The Ashley Treatment

Earlier this week, the BBC reported about Ashley, a nine year old with severe/profound disabilities who lives in the US. In 2004, her parents elected to have what they are calling "Ashley's Treatment:" a hysterectomy, removal of her breast "buds" and hormones to slow her growth. Recently, there has been a lot of press about the issue and a lot of blogging by disability rights people.

When I first read the BBC article I was outraged. I then did a google search and couldn't find the parents' site, hoping that it provided more insight. I then did a blogger.com search and finally found a link to her parents' site explaining their actions and why they took these extreme measures. It took me two days to get through the site because I would get outraged and have to stop reading. This morning, I finally finished reading and here are my reactions.

First, there are some medical concerns on the part of the parents. However, they gloss over these because these are not their primary reasons (but probably the ones that got them ethics approval). There is a history of extremely large breasts in the family. The parents say that this would cause discomfort when lying down and also would cause problems with the harness system on her wheelchair. There is also a history of fibrous growths in the breasts of women in her family. But to remove the breasts before they develop?? That still seems extreme.

To remove her uterus so that she cannot become pregnant if abused or to alleviate menstrual issues? First, protect your daughter. Not having a uterus does not take away the potential for abuse. Unfortunately, all people with disabilities are at higher risk of being abused, whether they appear "sexual" or not. There are far less extreme ways to manage menstration than removing a uterus (like continuous dosing of the pill, the implants, Depo).

About slowing her growth. There are hoists and other ways to lift. Many people with disabilities are included in their families. Parents don't talk about their child's size as a reason for them not being included. They tell me lots of other reasons but size has not really come up. Well, it has in that they need new seats for in the car or parents apply for funding to get an adapted van, etc. But Ashley's parents keep talking about how boredom is her main issue. I just don't see how these medical interventions will alleviate that (social) problem. If boredom is her main problem, she needs more stimulation and different kinds of stimulation.

Reading about the issue, I keep thinking, how were the parents allowed to engineer their daughter? Removing perfectly healthy tissue and giving her hormones to keep her small and manageable. I think that the people saying this is a medical solution to a social problem are absolutely correct. Even though I think it is mutilation, I can understand on some level why the parents would want to keep their child smaller and less developed. However, I think it stems from their perceptions of their daughter and their own grief. They refer to their daughter as a "pillow angel." I know some people may not find that derragatory, but I do. When they speak of their daughter, the talk of her like they think she is a doll.

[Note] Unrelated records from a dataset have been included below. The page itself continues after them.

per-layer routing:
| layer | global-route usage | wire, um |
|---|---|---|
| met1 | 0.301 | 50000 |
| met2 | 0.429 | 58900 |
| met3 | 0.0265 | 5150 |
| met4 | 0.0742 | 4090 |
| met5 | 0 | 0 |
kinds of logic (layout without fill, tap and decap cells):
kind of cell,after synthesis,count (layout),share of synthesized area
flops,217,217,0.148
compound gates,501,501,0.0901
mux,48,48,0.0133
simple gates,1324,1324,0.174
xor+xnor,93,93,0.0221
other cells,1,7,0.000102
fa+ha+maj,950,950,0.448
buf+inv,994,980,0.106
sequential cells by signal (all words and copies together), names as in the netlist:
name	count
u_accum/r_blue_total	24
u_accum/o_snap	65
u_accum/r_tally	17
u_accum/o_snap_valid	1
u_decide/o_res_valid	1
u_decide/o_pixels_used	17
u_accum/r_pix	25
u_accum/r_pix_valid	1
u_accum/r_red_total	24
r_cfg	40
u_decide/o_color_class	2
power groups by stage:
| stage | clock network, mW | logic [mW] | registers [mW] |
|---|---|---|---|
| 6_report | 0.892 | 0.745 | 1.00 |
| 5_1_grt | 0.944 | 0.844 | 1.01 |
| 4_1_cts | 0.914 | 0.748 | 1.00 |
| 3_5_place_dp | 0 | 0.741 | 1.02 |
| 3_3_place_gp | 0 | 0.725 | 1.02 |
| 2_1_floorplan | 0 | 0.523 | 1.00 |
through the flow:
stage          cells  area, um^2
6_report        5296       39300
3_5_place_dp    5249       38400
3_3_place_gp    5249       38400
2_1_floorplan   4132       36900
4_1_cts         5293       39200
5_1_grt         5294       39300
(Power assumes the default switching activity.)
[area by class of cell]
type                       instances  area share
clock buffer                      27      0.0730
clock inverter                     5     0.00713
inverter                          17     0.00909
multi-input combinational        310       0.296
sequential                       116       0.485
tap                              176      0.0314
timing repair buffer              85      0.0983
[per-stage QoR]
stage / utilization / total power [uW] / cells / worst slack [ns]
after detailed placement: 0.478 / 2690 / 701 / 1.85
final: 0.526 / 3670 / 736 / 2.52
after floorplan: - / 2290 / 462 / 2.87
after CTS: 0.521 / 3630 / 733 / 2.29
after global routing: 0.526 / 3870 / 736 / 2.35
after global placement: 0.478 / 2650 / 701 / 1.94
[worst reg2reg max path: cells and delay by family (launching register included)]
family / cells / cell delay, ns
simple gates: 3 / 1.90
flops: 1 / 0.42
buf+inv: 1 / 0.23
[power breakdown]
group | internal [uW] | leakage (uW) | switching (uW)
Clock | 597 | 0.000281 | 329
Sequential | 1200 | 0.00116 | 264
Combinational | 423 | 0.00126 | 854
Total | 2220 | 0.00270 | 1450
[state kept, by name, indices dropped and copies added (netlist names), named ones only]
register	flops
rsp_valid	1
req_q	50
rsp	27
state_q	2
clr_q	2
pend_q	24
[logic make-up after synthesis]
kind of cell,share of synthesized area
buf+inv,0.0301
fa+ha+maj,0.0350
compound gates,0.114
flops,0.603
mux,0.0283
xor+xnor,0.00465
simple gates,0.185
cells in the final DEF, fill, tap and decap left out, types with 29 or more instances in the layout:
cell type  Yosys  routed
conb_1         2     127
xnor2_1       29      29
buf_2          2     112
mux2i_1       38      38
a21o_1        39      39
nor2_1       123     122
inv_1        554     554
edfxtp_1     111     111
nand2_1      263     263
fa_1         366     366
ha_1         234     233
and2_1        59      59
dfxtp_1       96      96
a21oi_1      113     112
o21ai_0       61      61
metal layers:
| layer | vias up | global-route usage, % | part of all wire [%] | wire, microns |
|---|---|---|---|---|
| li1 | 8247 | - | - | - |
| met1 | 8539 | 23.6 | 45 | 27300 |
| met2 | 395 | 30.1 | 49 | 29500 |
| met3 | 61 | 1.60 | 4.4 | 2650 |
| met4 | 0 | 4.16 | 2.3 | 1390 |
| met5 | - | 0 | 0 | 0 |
==> src/rtl/nbt_pkg.sv <==
// ----------------------------------------------------------------------------
// nbt_pkg
// Shared types, job codes and character helpers for the node-status decoder.
// ----------------------------------------------------------------------------
package nbt_pkg;

  localparam int QDEPTH = 4;
  localparam int QAW    = $clog2(QDEPTH);

  localparam logic [1:0] PH_COUNT = 2'd0;
  localparam logic [1:0] PH_NAMES = 2'd1;
  localparam logic [1:0] PH_MAC   = 2'd2;
  localparam logic [1:0] PH_DONE  = 2'd3;

  localparam logic [2:0] K_NONE    = 3'd0;
  localparam logic [2:0] K_CHAR    = 3'd1;
  localparam logic [2:0] K_HEX     = 3'd2;
  localparam logic [2:0] K_SUFFIX  = 3'd3;
  localparam logic [2:0] K_MAC_SEP = 3'd4;
  localparam logic [2:0] K_MAC_END = 3'd5;
  localparam logic [2:0] K_BARE    = 3'd6;

  localparam logic [7:0] CH_SPACE = 8'h20;
  localparam logic [7:0] CH_LT    = 8'h3C;
  localparam logic [7:0] CH_GT    = 8'h3E;
  localparam logic [7:0] CH_DASH  = 8'h2D;
  localparam logic [7:0] CH_NL    = 8'h0A;
  localparam logic [7:0] CH_ZERO  = 8'h30;
  localparam logic [7:0] CH_A     = 8'h41;

  typedef struct packed {
    logic [2:0] kind;
    logic [7:0] data;
    logic       last;
  } job_t;

  function automatic logic [7:0] hex_digit(input logic [3:0] nib);
    logic [7:0] ch;
    if (nib < 4'd10) begin
      ch = CH_ZERO + {4'd0, nib};
    end else begin
      ch = CH_A + {4'd0, nib} - 8'd10;
    end
    return ch;
  endfunction

  function automatic logic [2:0] job_len(input logic [2:0] kind);
    logic [2:0] n;
    case (kind)
      K_HEX:     n = 3'd4;
      K_SUFFIX:  n = 3'd5;
      K_MAC_SEP: n = 3'd3;
      K_MAC_END: n = 3'd2;
      default:   n = 3'd1;
    endcase
    return n;
  endfunction

  function automatic logic [7:0] job_char(input logic [2:0] kind, input logic [7:0] data,
                                          input logic [2:0] idx);
    logic [7:0] hi;
    logic [7:0] lo;
    logic [7:0] ch;
    hi = hex_digit(data[7:4]);
    lo = hex_digit(data[3:0]);
    case (kind)
      K_CHAR: ch = data;
      K_HEX, K_SUFFIX: begin
        case (idx)
          3'd0:    ch = CH_LT;
          3'd1:    ch = hi;
          3'd2:    ch = lo;
          3'd3:    ch = CH_GT;
          default: ch = CH_NL;
        endcase
      end
      K_MAC_SEP, K_MAC_END: begin
        case (idx)
          3'd0:    ch = hi;
          3'd1:    ch = lo;
          default: ch = CH_DASH;
        endcase
      end
      default: ch = 8'd0;
    endcase
    return ch;
  endfunction

endpackage

==> src/rtl/nbt_front.sv <==
// ----------------------------------------------------------------------------
// nbt_front
// Accepts record bytes, tracks the decode state and queues at most one job per byte.
// ----------------------------------------------------------------------------
module nbt_front #(
  parameter int NAME_CHARS  = 15,
  parameter int ENTRY_BYTES = 18,
  parameter int MAC_BYTES   = 6
) (
  input  logic              clk,
  input  logic              rst_n,
  input  logic              in_valid,
  output logic              in_ready,
  input  logic [7:0]        in_data_byte,
  input  logic              in_record_start,
  input  logic              in_record_last,
  input  logic [15:0]       in_record_length,
  input  logic              q_full,
  output logic              push,
  output nbt_pkg::job_t     push_job
);

  localparam int EPW = $clog2(ENTRY_BYTES);
  localparam int MW  = (MAC_BYTES > 1) ? $clog2(MAC_BYTES) : 1;

  logic [1:0]     phase_r, phase_nxt;
  logic [7:0]     names_r, names_nxt;
  logic [EPW-1:0] pos_r, pos_nxt;
  logic [15:0]    offset_r, offset_nxt;
  logic [MW-1:0]  mac_r, mac_nxt;
  logic [2:0]     kind;
  logic [7:0]     jdata;
  logic           accept;

  assign in_ready = !q_full;
  assign accept   = in_valid && in_ready;

  always_comb begin
    logic [1:0]    ph;
    logic [15:0]   offs;
    logic [MW-1:0] mac_cur;
    ph         = in_record_start ? nbt_pkg::PH_COUNT : phase_r;
    offs       = in_record_start ? 16'd0 : offset_r;
    mac_cur    = mac_r;
    names_nxt  = names_r;
    pos_nxt    = pos_r;
    mac_nxt    = mac_r;
    kind       = nbt_pkg::K_NONE;
    jdata      = in_data_byte;
    offset_nxt = (offs == 16'hFFFF) ? offs : offs + 16'd1;
    if (offs >= in_record_length) begin
      ph = nbt_pkg::PH_DONE;
    end else if (ph == nbt_pkg::PH_COUNT) begin
      names_nxt = in_data_byte;
      pos_nxt   = '0;
      mac_nxt   = '0;
      ph        = nbt_pkg::PH_NAMES;
    end else begin
      if (ph == nbt_pkg::PH_NAMES && pos_r == '0 && (names_r == 8'd0 ||
          ({1'b0, offs} + 17'(ENTRY_BYTES)) > {1'b0, in_record_length})) begin
        ph      = nbt_pkg::PH_MAC;
        mac_cur = '0;
        mac_nxt = '0;
      end
      if (ph == nbt_pkg::PH_NAMES) begin
        if (pos_r < EPW'(NAME_CHARS)) begin
          if (in_data_byte == 8'h20 || in_data_byte == 8'h00) begin
            kind  = nbt_pkg::K_CHAR;
            jdata = nbt_pkg::CH_SPACE;
          end else if (in_data_byte >= 8'h21 && in_data_byte <= 8'h7E) begin
            kind = nbt_pkg::K_CHAR;
          end else begin
            kind = nbt_pkg::K_HEX;
          end
        end else if (pos_r == EPW'(NAME_CHARS)) begin
          kind = nbt_pkg::K_SUFFIX;
        end
        if (pos_r == EPW'(ENTRY_BYTES - 1)) begin
          pos_nxt   = '0;
          names_nxt = names_r - 8'd1;
        end else begin
          pos_nxt = pos_r + EPW'(1);
        end
      end else if (ph == nbt_pkg::PH_MAC) begin
        if (mac_cur == MW'(MAC_BYTES - 1)) begin
          kind = nbt_pkg::K_MAC_END;
          ph   = nbt_pkg::PH_DONE;
        end else begin
          kind    = nbt_pkg::K_MAC_SEP;
          mac_nxt = mac_cur + MW'(1);
        end
      end
    end
    if (in_record_last) begin
      ph         = nbt_pkg::PH_COUNT;
      offset_nxt = 16'd0;
    end
    phase_nxt = ph;
  end

  assign push          = accept && (kind != nbt_pkg::K_NONE || in_record_last);
  assign push_job.kind = (kind == nbt_pkg::K_NONE) ? nbt_pkg::K_BARE : kind;
  assign push_job.data = jdata;
  assign push_job.last = in_record_last;

  always_ff @(posedge clk) begin
    if (!rst_n) begin
      phase_r  <= nbt_pkg::PH_COUNT;
      names_r  <= 8'd0;
      pos_r    <= '0;
      offset_r <= 16'd0;
      mac_r    <= '0;
    end else if (accept) begin
      phase_r  <= phase_nxt;
      names_r  <= names_nxt;
      pos_r    <= pos_nxt;
      offset_r <= offset_nxt;
      mac_r    <= mac_nxt;
    end
  end

endmodule

==> src/rtl/nbt_queue.sv <==
// ----------------------------------------------------------------------------
// nbt_queue
// Short job queue between the byte front end and the character back end.
// ----------------------------------------------------------------------------
module nbt_queue (
  input  logic          clk,
  input  logic          rst_n,
  input  logic          push,
  input  nbt_pkg::job_t push_job,
  output logic          full,
  input  logic          pop,
  output logic          head_valid,
  output nbt_pkg::job_t head_job
);

  nbt_pkg::job_t            mem_r [nbt_pkg::QDEPTH];
  logic [nbt_pkg::QAW-1:0]  wr_ptr_r, rd_ptr_r;
  logic [nbt_pkg::QAW:0]    count_r, count_nxt;

  assign full       = (count_r == (nbt_pkg::QAW + 1)'(nbt_pkg::QDEPTH));
  assign head_valid = (count_r != '0);
  assign head_job   = mem_r[rd_ptr_r];

  always_comb begin
    count_nxt = count_r;
    if (push && !pop) begin
      count_nxt = count_r + 1'b1;
    end else if (pop && !push) begin
      count_nxt = count_r - 1'b1;
    end
  end

  always_ff @(posedge clk) begin
    if (push) begin
      mem_r[wr_ptr_r] <= push_job;
    end
  end

  always_ff @(posedge clk) begin
    if (!rst_n) begin
      wr_ptr_r <= '0;
      rd_ptr_r <= '0;
      count_r  <= '0;
    end else begin
      if (push) begin
        wr_ptr_r <= wr_ptr_r + 1'b1;
      end
      if (pop) begin
        rd_ptr_r <= rd_ptr_r + 1'b1;
      end
      count_r <= count_nxt;
    end
  end

`ifndef SYNTH
  a_no_overflow: assert property (@(posedge clk) disable iff (!rst_n)
    push |-> !full) else $error("push into full queue");
  a_no_underflow: assert property (@(posedge clk) disable iff (!rst_n)
    pop |-> head_valid) else $error("pop from empty queue");
`endif

endmodule

==> src/rtl/nbt_back.sv <==
// ----------------------------------------------------------------------------
// nbt_back
// Expands queued jobs into characters, one per cycle while the output is ready, through an output register.
// ----------------------------------------------------------------------------
module nbt_back (
  input  logic          clk,
  input  logic          rst_n,
  input  logic          head_valid,
  input  nbt_pkg::job_t head_job,
  output logic          pop,
  output logic          out_valid,
  input  logic          out_ready,
  output logic [7:0]    out_text_char,
  output logic          out_char_valid,
  output logic          out_banner_end
);

  logic [2:0] idx_r, idx_nxt;
  logic       out_valid_r, out_valid_nxt;
  logic [7:0] char_r;
  logic       cvalid_r;
  logic       bend_r;
  logic       load;
  logic       last_char;

  assign last_char = (idx_r == nbt_pkg::job_len(head_job.kind) - 3'd1);
  assign load      = head_valid && (!out_valid_r || out_ready);
  assign pop       = load && last_char;

  always_comb begin
    idx_nxt = idx_r;
    if (load) begin
      idx_nxt = last_char ? 3'd0 : idx_r + 3'd1;
    end
    out_valid_nxt = out_valid_r;
    if (load) begin
      out_valid_nxt = 1'b1;
    end else if (out_ready) begin
      out_valid_nxt = 1'b0;
    end
  end

  always_ff @(posedge clk) begin
    if (load) begin
      char_r   <= nbt_pkg::job_char(head_job.kind, head_job.data, idx_r);
      cvalid_r <= (head_job.kind != nbt_pkg::K_BARE);
      bend_r   <= head_job.last && last_char;
    end
  end

  always_ff @(posedge clk) begin
    if (!rst_n) begin
      idx_r       <= 3'd0;
      out_valid_r <= 1'b0;
    end else begin
      idx_r       <= idx_nxt;
      out_valid_r <= out_valid_nxt;
    end
  end

  assign out_valid      = out_valid_r;
  assign out_text_char  = char_r;
  assign out_char_valid = cvalid_r;
  assign out_banner_end = bend_r;

`ifndef SYNTH
  a_bare_is_end: assert property (@(posedge clk) disable iff (!rst_n)
    (out_valid_r && !cvalid_r) |-> bend_r) else $error("bare item without end flag");
  a_idx_range: assert property (@(posedge clk) disable iff (!rst_n)
    head_valid |-> (idx_r < nbt_pkg::job_len(head_job.kind)))
    else $error("character index beyond job length");
`endif

endmodule

==> src/rtl/nbtstat_record_to_text.sv <==
// ----------------------------------------------------------------------------
// nbtstat_record_to_text
// Decodes NetBIOS node-status answer record bytes into banner text.
// ----------------------------------------------------------------------------
// One record byte is taken per item whenever the four-entry job queue has room;
// each byte yields zero to five characters, and the last byte of a record
// always yields at least one result carrying banner_end. The character stage
// emits one result per cycle while a job is queued and the output is ready.
// A name suffix byte yields five characters, a hex-escaped name byte four and
// a MAC byte followed by a dash three. An accepted byte passes through the job
// queue and the output register before its first character is shown.
module nbtstat_record_to_text #(
  parameter int NAME_CHARS  = 15,
  parameter int ENTRY_BYTES = 18,
  parameter int MAC_BYTES   = 6
) (
  input  logic        clk,
  input  logic        rst_n,
  input  logic        in_valid,
  output logic        in_ready,
  input  logic [7:0]  in_data_byte,
  input  logic        in_record_start,
  input  logic        in_record_last,
  input  logic [15:0] in_record_length,
  output logic        out_valid,
  input  logic        out_ready,
  output logic [7:0]  out_text_char,
  output logic        out_char_valid,
  output logic        out_banner_end
);

  logic          q_full;
  logic          push;
  nbt_pkg::job_t push_job;
  logic          pop;
  logic          head_valid;
  nbt_pkg::job_t head_job;

  nbt_front #(
    .NAME_CHARS  (NAME_CHARS),
    .ENTRY_BYTES (ENTRY_BYTES),
    .MAC_BYTES   (MAC_BYTES)
  ) u_front (
    .clk              (clk),
    .rst_n            (rst_n),
    .in_valid         (in_valid),
    .in_ready         (in_ready),
    .in_data_byte     (in_data_byte),
    .in_record_start  (in_record_start),
    .in_record_last   (in_record_last),
    .in_record_length (in_record_length),
    .q_full           (q_full),
    .push             (push),
    .push_job         (push_job)
  );

  nbt_queue u_queue (
    .clk        (clk),
    .rst_n      (rst_n),
    .push       (push),
    .push_job   (push_job),
    .full       (q_full),
    .pop        (pop),
    .head_valid (head_valid),
    .head_job   (head_job)
  );

  nbt_back u_back (
    .clk            (clk),
    .rst_n          (rst_n),
    .head_valid     (head_valid),
    .head_job       (head_job),
    .pop            (pop),
    .out_valid      (out_valid),
    .out_ready      (out_ready),
    .out_text_char  (out_text_char),
    .out_char_valid (out_char_valid),
    .out_banner_end (out_banner_end)
  );

endmodule

==> config.mk <==
export PLATFORM = sky130hd
export DESIGN_NAME = nbtstat_record_to_text
export DESIGN_NICKNAME = d
export VERILOG_FILES = /design/src/rtl/nbt_pkg.sv /design/src/rtl/nbt_front.sv /design/src/rtl/nbt_queue.sv /design/src/rtl/nbt_back.sv /design/src/rtl/nbtstat_record_to_text.sv
export SDC_FILE = /design/constraint.sdc
export NUM_CORES = 1
export LEC_CHECK = 0
export ABC_AREA = 1
export BUFFER_PORTS_ARGS = -buffer_cell sky130_fd_sc_hd__buf_2
export CAP_MARGIN = 5
export CORE_MARGIN = 8
export CORE_UTILIZATION = 62
export CTS_CLUSTER_SIZE = 8
export DETAILED_ROUTE_END_ITERATION = 12
export PLACE_DENSITY_LB_ADDON = 0.05
export RECOVER_POWER = 100
export SLEW_MARGIN = 20
export SYNTH_ARGS = -nofsm -noshare
export SYNTH_HDL_FRONTEND = slang
export SYNTH_SLANG_ARGS = --single-unit
==> constraint.sdc <==
create_clock -name clk -period 6 [get_ports clk]
set_clock_uncertainty 0.2 [all_clocks]
set_input_delay 0.6 -clock clk [delete_from_list [all_inputs] [get_ports clk]]
set_output_delay 0.6 -clock clk [all_outputs]
set_load 0.01 [all_outputs]
==> results.py <==
metrics = {
    "setup_path": {
        "cp_common_cell": "nand2_1",
        "slowest_delay_ns": 0.31,
        "required_ns": 6.08,
        "critPathKind": "in -> reg",
        "slowest_stage": "nor2_1",
        "cp.arrival_ns": 5.32,
        "cp_num_buf_inv": 5,
        "cpLargestDelayFamily": "simple AND/OR/NAND/NOR gates",
        "crit_path_end_kind": "flop",
        "startpoint_type": "primary input",
        "cp_max_fo": 14,
    },
    "synth": {
        "postSynthAreaPerCell_um2": 7.955,
        "yosys.area.top_type": "edfxtp_1",
        "mappedNetlistArea_um2": 6825,
        "yosysTopAreaCellShare_pct": 25.52,
        "yosysSeqAreaShare_pct": 39.30,
        "synth_cells": 858,
        "ys_types": 60,
        "async_flop_share_pct": 0,
        "synth_top_flop_cell": "edfxtp_1",
        "synth_edf_count": 58,
        "syn_nets": 941,
        "synth_seq_cells": 105,
        "yosysWarnings": 0,
        "ys_top_cells_by_area": "edfxtp_1 (26%), dfxtp_1 (14%), ha_1 (9.5%), nand2_1 (9.4%), inv_1 (6.7%)",
    },
    "placement": {
        "gp_congestion": 0.9401,
        "port_buffers": 41,
        "dp.final_hpwl_um": 12350,
    },
    "power": {
        "finalPower_w": 0.002167,
        "seqPwrFrac_pct": 42.5,
        "peakVddDrop_uv": 172.2,
        "swShare_pct": 40.48,
        "p_leak_nw": 3.103,
        "p_sw_w": 0.0008771,
        "power_density_nw_per_um2": 299.0,
        "internal_power_w": 0.001290,
        "clock_power_share_pct": 20.4,
        "combPwrFrac_pct": 37.1,
    },
    "floorplan": {
        "die_y_um": 120.9,
        "start_util_pct": 63.24,
        "placementRows": 38,
        "core_um2": 10790,
        "io_pins": 42,
        "fp.dieW_um": 120.9,
        "die-area_um2": 14620,
    },
    "routing": {
        "routed-wl-met2_um": 8241,
        "met1_length_um": 6702,
        "ant_nets": 0,
        "first_pass_iters": 8,
        "drc": 0,
        "top_layer": "met4",
        "dr_wl_met3_um": 636,
        "drt_wl_total_um": 16200,
        "wl_per_cell_um": 15.59,
        "drt_iter0_markers": 432,
        "via_count": 5854,
        "viasPerCell": 5.634,
    },
    "global_route": {
        "grt_use_total_pct": 22.32,
        "grt_max_degree": 26,
        "grt_pass1_wl_um": 26310,
        "grt_pass1_vias": 5626,
        "overflow": 0,
        "antenna_found_initial": 0,
    },
    "cells_and_area": {
        "nFillCells": 945,
        "drive_above_1_share_pct": 9.232,
        "n_antenna_cell": 0,
        "final_nets": 977,
        "syn_to_final_growth_pct": 6.159,
        "multiInputGateArea_um2": 3443,
        "ff_latch_area_um2": 2683,
    },
    "clock_network": {
        "cts_tree": "built",
        "post_cts_buffers": 0,
        "cts_buffer_depth": 2,
        "clk_pin_slew_ns": 0.12,
        "cts_buffers": 9,
        "hold_buffers": 0,
        "htree_levels": 3,
        "cts_resized": 0,
        "clock_latency_ns": 0.38,
        "root_buffer": "clkbuf_8",
        "cts_sinks": 105,
    },
    "sta": {
        "slew_viol_final": 0,
        "slew_headroom_pct": 29.63,
        "timing.final.crit_share_pct": 87.28,
        "setup_viol": 0,
        "hold_viol_final": 0,
        "tightest_slew_ns": 1.056,
        "tns_ns": 0,
        "min_period_ns": 5.237,
        "grt_setup_unrepaired": "false",
        "max_freq_mhz": 190.9,
    },
    "outcome": {
        "status": "completed",
    },
    "run": {
        "max_cap_violations": 0,
    },
    "hold_path": {
        "hold_class": "reg -> reg",
    },
}
[per-layer routing]
metal	up-vias	global-route usage [%]
li1	2918	-
met1	2729	25.57
met2	163	39.79
met3	44	3.071
met4	0	11.40
met5	-	0
[sequential cells by signal (all words and copies together), names as in the netlist, named ones only]
signal and cells:
u_back.idx_r 3, u_back.out_banner_end 1, u_back.out_char_valid 1, u_back.out_text_char 8, u_back.out_valid 1, u_front.mac_r 3
u_front.names_r 8, u_front.offset_r 16, u_front.phase_r 2, u_front.pos_r 5, u_queue.count_r 3, u_queue.mem_r 48
u_queue.rd_ptr_r 2, u_queue.wr_ptr_r 2
[final cells by class]
class	count	area share, %
Tap cell	140	2.418
Sequential cell	105	37.02
Clock buffer	9	1.710
Inverter	140	7.304
Clock inverter	7	1.122
Timing Repair Buffer	48	2.901
Multi-Input combinational cell	590	47.52
[logic make-up after synthesis]
logic type	share of synthesized area, %
AOI/OAI and AO/OA	14.65
xor gates and xnor gates	3.721
adders and majority gates	9.826
buffers and inverters	9.312
DFF	39.30
and+or+nand+nor	23.19
[through the flow]
step           cell area [µm²]  util [%]  hold WS, ns  instances  setup WS, ns
2_1_floorplan             6825         -       0.2352        858         1.259
3_3_place_gp              7152     66.26       0.2543       1023        0.8127
3_5_place_dp              7152     66.26       0.2558       1023        0.5913
4_1_cts                   7357     68.17       0.2720       1039         1.005
5_1_grt                   7246     67.13       0.2840       1039        0.2945
6_report                  7246     67.13       0.2718       1039        0.7629
[final timing paths]
path | startpoint | end | slack (ns) | cells past startpoint
worst max-delay path | in_record_start | u_queue.count_r[2]$_SDFFE_PN0P_ | 0.76 | 39
worst min-delay path | u_front.offset_r[8]$_SDFFE_PN0P_ | u_front.offset_r[8]$_SDFFE_PN0P_ | 0.27 | 2
worst max register to register | flop | u_queue.count_r[2]$_SDFFE_PN0P_ | 0.79 | 22
worst min register to register | u_front.offset_r[8]$_SDFFE_PN0P_ | u_front.offset_r[8]$_SDFFE_PN0P_ | 0.27 | 2
[cell usage in the layout (no fill, tap or decap), types with 2 or more instances in the layout]
cell / netlist / layout
a21oi_1: 64 / 64
a221oi_1: 3 / 3
a22oi_1: 3 / 3
a31oi_1: 7 / 7
a32o_1: 2 / 2
a32oi_1: 5 / 5
buf_2: 4 / 21
clkbuf_1: 16 / 26
clkbuf_8: 0 / 9
clkinv_1: 1 / 2
clkinv_4: 0 / 2
clkinv_8: 0 / 2
dfxtp_1: 47 / 47
edfxtp_1: 58 / 58
ha_1: 52 / 52
inv_1: 122 / 124
inv_2: 15 / 12
inv_8: 0 / 2
nand2_1: 171 / 177
nand2_2: 7 / 3
nand2_4: 4 / 2
nand3_1: 32 / 32
nand3_2: 3 / 3
nand4_1: 7 / 7
nand4_4: 2 / 2
nor2_1: 85 / 88
nor2_2: 8 / 7
nor2_4: 5 / 4
nor3_1: 9 / 9
nor4_1: 2 / 3
o211ai_1: 8 / 8
o21ai_0: 34 / 42
o21ai_1: 14 / 6
o221ai_1: 4 / 4
o22ai_1: 5 / 6
or2_2: 2 / 2
xor2_1: 28 / 28
[synthesized netlist by cell type, types with 3 or more instances]
| cell type | count |
|---|---|
| nor2_2 | 8 |
| xor2_1 | 28 |
| nand2_1 | 171 |
| nor3_1 | 9 |
| nand4_1 | 7 |
| a21oi_1 | 64 |
| nor2_1 | 85 |
| buf_2 | 4 |
| o21ai_0 | 34 |
| o211ai_1 | 8 |
| a22oi_1 | 3 |
| clkbuf_1 | 16 |
| nand2_4 | 4 |
| ha_1 | 52 |
| nand2_2 | 7 |
| o22ai_1 | 5 |
| nand3_1 | 32 |
| a221oi_1 | 3 |
| o21ai_1 | 14 |
| inv_2 | 15 |
| o221ai_1 | 4 |
| edfxtp_1 | 58 |
| inv_1 | 122 |
| a32oi_1 | 5 |
| dfxtp_1 | 47 |
| nand3_2 | 3 |
| a31oi_1 | 7 |
| nor2_4 | 5 |
[power by group through the flow]
stage          sequential (W)  clock (W)  combinational, W
5_1_grt              0.000932   0.000477          0.000898
4_1_cts              0.000920   0.000454          0.000836
6_report             0.000921   0.000442          0.000803
3_3_place_gp         0.000932          0          0.000794
3_5_place_dp         0.000937          0          0.000829
2_1_floorplan        0.000951          0          0.000578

According to George Dvorsky, a doctor who supports the parents' decision:
"Moreover, this girl is severely disabled enough such that her self-awareness is virtually negligible. She is barely engaged with her outer and inner worlds. Nonetheless, like an infant, she requires care such that she remains comfortable and finds herself in a loving environment. Ultimately, however, the estrogen doses are not so much for the girl as they are for the parents. Aside from the enhanced care that she will receive from her parents as a result of the treatments, the doses will have no bearing whatsoever on the girl given her permanent condition."

In this statement, a few huge issues arise for me. One, the medical intervention was for her parents. When did we start having medical interventions for other people??? Two, the idea that if she grew more, the parents wouldn't be able to care for her at home. This idea is rubbish to me. There is plenty of adapted equipment out there to make caring for a child at home possible. To the best of my understanding, it is funded by medicaid, a U.S. fedaral program, in the U.S. and the health service here. Charities also help with funding in the U.S. Parents all over the world make modifications to their houses to keep their children at home. They don't give them surgery to make it more convienent for them.

But that is not the main issue that I have with this doctor's statement. It is the comparing her to an infant. Many people have sited her intellectual capacity as rationale with this. Ok, she can't take care of herself. Yes, her intellectual functioning tests very low. However, we have no idea how people with cognitive impairments of this level process the world. The parents say that they aren't sure if their daughter recognizes them. They aren't sure that she doesn't. She is still a human being who is able to process the world in some manner. She still should have basic human rights. It just feels like the parents are engineering their daughter to stay the way they want her. I don't get the impression that they see fully as a person.

Now, I have to have a caveat here that I have encountered many people who do not see people with cognitive impairments fully as people. They think of them in terms of their tested cognitive ability, not in terms of who they are, what their preferences are, and as people able to exert some control/express preferences in their world/life. But that is a (large) social problem.